> GIVEN INFORMATION
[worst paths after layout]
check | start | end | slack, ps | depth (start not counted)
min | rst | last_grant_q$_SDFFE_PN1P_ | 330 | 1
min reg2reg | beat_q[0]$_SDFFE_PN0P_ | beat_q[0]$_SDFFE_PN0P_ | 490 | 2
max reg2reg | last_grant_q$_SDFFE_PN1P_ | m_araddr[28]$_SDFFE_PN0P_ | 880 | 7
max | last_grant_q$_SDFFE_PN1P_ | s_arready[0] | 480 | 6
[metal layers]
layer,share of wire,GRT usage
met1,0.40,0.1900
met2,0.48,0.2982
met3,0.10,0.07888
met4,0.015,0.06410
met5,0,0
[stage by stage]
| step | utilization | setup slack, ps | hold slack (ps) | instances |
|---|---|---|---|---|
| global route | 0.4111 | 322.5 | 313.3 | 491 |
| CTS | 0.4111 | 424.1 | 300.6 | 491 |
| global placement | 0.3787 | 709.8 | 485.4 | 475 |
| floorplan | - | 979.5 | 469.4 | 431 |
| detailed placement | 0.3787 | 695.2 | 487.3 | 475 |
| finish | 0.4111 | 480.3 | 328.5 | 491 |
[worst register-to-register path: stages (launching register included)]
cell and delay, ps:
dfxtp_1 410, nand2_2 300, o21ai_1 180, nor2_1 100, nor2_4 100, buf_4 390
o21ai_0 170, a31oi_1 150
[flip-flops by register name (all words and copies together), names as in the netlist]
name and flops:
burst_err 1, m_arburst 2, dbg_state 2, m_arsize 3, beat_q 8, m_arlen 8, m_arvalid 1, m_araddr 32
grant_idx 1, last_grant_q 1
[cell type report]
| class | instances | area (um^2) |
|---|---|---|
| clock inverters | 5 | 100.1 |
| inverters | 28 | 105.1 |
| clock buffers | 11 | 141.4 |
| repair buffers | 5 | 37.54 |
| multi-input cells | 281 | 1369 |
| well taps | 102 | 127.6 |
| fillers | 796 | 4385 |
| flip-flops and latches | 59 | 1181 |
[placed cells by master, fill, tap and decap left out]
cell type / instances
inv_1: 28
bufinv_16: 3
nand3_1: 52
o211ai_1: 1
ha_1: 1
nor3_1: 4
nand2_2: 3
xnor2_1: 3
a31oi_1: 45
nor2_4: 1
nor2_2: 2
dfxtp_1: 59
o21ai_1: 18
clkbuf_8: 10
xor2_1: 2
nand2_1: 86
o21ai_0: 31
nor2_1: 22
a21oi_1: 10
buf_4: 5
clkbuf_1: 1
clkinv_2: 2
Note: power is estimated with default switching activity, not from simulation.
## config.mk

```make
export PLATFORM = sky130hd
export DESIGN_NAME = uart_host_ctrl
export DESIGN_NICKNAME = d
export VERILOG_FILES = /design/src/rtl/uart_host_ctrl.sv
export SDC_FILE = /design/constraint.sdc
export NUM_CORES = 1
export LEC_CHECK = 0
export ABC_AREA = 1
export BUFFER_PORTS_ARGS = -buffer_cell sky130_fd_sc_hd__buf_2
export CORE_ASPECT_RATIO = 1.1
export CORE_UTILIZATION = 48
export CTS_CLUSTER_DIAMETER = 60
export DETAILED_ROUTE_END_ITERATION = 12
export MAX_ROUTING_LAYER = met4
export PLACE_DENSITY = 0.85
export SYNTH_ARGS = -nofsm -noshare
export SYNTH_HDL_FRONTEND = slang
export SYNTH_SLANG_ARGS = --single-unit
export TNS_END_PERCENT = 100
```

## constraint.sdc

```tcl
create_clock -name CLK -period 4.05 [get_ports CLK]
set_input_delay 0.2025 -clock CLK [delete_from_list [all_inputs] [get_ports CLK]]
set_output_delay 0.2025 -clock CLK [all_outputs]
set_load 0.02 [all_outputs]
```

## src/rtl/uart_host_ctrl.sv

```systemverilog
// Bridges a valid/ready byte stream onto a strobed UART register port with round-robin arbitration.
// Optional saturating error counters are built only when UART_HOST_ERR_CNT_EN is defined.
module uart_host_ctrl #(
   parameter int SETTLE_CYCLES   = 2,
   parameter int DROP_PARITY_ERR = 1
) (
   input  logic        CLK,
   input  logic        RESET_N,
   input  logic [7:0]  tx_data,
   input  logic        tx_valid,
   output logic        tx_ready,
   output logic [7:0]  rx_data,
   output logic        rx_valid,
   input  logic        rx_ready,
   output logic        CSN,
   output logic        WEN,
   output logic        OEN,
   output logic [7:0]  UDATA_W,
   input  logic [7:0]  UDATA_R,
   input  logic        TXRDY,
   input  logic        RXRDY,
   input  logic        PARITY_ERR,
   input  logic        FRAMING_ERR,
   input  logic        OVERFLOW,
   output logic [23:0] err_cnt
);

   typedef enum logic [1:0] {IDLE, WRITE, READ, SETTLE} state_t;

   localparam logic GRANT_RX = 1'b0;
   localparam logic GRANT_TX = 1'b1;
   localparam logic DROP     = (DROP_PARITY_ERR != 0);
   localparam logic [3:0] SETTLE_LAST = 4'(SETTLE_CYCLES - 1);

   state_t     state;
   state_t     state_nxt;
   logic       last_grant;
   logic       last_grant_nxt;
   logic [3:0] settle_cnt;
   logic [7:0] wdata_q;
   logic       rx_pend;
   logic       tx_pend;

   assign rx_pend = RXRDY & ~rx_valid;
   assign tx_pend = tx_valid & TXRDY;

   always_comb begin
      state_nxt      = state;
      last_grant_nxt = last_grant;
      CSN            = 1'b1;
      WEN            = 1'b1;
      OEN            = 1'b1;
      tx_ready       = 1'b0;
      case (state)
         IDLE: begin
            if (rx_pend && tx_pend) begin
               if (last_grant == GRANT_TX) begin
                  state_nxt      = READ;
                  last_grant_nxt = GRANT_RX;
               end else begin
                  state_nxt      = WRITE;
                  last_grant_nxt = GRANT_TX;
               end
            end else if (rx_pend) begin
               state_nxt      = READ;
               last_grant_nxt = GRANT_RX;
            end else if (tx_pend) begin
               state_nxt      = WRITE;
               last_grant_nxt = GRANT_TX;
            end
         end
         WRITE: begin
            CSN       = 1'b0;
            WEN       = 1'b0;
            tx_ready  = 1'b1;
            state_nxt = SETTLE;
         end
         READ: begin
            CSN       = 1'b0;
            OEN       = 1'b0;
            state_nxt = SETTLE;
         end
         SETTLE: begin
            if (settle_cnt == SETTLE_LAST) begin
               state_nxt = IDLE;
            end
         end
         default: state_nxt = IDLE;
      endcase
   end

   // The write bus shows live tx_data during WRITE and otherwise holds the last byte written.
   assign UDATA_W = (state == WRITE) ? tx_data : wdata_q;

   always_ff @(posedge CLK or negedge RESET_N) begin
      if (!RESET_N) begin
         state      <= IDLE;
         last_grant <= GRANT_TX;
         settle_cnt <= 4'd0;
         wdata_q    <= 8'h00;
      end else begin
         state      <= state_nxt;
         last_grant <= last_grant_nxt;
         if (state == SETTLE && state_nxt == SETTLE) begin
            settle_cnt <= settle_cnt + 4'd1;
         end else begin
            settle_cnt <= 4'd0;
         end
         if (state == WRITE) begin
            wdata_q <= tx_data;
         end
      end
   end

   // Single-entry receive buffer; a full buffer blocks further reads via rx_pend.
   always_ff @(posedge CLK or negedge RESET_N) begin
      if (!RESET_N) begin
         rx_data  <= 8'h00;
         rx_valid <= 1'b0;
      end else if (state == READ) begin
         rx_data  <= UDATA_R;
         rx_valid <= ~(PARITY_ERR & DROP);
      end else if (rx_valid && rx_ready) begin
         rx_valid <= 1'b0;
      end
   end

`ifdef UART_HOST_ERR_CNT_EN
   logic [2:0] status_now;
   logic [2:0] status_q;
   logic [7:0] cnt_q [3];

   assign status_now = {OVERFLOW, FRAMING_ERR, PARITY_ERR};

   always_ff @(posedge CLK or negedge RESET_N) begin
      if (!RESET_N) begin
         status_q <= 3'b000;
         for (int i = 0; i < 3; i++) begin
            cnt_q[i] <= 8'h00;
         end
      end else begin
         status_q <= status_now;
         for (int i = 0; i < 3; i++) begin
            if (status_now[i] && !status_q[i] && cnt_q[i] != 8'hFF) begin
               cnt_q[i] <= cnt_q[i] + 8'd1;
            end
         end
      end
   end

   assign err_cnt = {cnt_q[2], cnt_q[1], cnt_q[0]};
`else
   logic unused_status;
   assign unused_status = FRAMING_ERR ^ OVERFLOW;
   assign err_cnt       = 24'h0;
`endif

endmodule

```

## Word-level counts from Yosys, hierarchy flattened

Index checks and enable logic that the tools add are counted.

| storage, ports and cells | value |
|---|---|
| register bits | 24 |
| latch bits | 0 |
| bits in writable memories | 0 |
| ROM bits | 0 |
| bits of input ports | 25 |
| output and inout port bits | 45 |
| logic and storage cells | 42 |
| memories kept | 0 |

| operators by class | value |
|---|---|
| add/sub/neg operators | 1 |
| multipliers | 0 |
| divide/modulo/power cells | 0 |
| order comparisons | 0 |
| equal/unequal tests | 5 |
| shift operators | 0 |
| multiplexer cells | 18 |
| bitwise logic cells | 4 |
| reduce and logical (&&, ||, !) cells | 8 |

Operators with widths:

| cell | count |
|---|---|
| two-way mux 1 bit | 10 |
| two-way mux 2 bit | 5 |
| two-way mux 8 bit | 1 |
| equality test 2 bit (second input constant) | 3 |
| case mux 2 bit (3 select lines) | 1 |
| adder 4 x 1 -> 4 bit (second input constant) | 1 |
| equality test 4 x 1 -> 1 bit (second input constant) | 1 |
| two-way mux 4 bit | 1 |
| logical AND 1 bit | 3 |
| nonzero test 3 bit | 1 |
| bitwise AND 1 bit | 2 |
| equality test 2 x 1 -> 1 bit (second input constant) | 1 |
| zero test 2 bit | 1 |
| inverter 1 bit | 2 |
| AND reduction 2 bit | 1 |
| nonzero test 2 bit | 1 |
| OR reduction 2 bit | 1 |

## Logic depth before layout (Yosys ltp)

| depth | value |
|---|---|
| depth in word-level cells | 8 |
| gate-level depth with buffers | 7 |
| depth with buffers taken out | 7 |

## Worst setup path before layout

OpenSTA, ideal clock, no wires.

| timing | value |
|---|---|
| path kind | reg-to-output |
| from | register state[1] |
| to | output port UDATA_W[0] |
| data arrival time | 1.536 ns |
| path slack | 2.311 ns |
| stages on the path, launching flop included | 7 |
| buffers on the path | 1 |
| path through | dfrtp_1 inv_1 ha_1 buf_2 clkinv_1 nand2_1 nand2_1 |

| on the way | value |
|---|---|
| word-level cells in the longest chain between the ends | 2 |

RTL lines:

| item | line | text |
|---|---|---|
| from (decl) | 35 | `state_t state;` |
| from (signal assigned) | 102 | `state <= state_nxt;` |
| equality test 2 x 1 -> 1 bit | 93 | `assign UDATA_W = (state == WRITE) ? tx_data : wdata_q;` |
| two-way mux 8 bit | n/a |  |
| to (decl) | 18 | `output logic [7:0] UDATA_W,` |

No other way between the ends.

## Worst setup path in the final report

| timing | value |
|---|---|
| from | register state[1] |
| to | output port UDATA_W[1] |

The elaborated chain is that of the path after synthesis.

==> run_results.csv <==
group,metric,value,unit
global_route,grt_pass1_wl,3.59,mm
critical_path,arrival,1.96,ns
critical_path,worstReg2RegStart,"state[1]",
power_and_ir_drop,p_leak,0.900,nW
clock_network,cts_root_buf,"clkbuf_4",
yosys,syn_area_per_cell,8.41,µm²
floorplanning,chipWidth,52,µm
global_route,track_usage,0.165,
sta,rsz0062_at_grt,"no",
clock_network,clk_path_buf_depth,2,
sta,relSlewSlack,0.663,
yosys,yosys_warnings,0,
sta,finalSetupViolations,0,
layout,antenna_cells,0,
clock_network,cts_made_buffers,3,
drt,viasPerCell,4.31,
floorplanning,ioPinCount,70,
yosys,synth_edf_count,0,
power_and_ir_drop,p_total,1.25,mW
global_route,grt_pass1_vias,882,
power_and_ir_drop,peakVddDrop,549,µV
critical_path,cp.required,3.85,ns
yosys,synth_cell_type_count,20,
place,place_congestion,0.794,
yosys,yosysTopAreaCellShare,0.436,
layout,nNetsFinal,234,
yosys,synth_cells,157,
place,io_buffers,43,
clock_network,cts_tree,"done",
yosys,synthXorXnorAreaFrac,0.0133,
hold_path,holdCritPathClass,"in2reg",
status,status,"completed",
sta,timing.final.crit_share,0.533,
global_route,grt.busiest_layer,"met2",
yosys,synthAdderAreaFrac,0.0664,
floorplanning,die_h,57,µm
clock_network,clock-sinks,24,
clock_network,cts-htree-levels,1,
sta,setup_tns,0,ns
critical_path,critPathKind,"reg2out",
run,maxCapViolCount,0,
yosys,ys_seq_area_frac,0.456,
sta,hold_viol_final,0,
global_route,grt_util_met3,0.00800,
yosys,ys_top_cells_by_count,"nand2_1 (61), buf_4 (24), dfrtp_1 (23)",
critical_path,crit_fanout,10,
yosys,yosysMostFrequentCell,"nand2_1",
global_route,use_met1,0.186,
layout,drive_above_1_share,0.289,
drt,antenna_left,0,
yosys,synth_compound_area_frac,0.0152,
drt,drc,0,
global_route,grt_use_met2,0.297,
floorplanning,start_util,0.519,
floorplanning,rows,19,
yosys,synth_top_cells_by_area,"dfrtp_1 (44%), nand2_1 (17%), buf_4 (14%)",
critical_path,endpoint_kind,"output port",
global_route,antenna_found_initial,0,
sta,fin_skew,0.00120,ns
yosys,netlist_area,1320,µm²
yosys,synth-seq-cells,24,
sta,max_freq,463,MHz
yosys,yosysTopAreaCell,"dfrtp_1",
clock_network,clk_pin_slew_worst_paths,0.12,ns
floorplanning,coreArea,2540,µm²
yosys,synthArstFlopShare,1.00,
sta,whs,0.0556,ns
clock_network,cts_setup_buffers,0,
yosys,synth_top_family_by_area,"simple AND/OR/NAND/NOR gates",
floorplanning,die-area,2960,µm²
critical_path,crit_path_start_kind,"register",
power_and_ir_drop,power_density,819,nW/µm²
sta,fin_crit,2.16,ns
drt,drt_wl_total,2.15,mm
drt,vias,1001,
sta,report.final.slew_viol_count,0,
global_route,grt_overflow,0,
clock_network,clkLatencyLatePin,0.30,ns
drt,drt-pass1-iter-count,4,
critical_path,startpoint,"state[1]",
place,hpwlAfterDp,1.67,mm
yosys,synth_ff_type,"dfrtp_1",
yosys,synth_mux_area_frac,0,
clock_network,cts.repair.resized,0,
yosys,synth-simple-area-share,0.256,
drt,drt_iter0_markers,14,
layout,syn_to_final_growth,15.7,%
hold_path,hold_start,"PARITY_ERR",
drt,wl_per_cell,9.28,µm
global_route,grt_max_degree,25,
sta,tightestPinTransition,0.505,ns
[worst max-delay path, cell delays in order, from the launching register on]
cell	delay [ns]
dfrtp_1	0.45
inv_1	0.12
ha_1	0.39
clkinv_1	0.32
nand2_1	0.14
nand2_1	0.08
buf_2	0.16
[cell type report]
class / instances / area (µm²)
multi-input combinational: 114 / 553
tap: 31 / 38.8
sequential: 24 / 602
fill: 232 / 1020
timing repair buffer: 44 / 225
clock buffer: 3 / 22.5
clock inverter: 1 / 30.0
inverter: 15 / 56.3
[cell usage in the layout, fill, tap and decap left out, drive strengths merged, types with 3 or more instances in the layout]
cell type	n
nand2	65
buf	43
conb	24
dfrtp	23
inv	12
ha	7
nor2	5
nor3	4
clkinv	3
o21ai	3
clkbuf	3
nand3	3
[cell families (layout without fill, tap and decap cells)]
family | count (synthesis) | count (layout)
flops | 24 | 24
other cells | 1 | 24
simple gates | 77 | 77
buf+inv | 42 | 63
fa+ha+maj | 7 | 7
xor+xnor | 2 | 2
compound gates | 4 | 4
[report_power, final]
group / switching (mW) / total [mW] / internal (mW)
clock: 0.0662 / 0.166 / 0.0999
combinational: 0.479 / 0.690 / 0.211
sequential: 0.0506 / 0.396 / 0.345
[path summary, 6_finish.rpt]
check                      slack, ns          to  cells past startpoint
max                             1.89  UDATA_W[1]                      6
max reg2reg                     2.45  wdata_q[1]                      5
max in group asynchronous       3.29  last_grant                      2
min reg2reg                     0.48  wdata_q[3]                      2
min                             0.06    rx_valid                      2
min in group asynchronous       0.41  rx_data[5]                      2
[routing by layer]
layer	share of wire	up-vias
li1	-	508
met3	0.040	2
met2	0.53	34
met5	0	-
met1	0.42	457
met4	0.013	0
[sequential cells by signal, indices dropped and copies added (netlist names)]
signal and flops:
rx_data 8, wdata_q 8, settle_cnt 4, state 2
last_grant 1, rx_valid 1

> EXERCISE
Would you restate, word for word, every line of the listing from its first line through the line with "[stage by stage]"?

> EXERCISE RESPONSE
[worst paths after layout]
check | start | end | slack, ps | depth (start not counted)
min | rst | last_grant_q$_SDFFE_PN1P_ | 330 | 1
min reg2reg | beat_q[0]$_SDFFE_PN0P_ | beat_q[0]$_SDFFE_PN0P_ | 490 | 2
max reg2reg | last_grant_q$_SDFFE_PN1P_ | m_araddr[28]$_SDFFE_PN0P_ | 880 | 7
max | last_grant_q$_SDFFE_PN1P_ | s_arready[0] | 480 | 6
[metal layers]
layer,share of wire,GRT usage
met1,0.40,0.1900
met2,0.48,0.2982
met3,0.10,0.07888
met4,0.015,0.06410
met5,0,0
[stage by stage]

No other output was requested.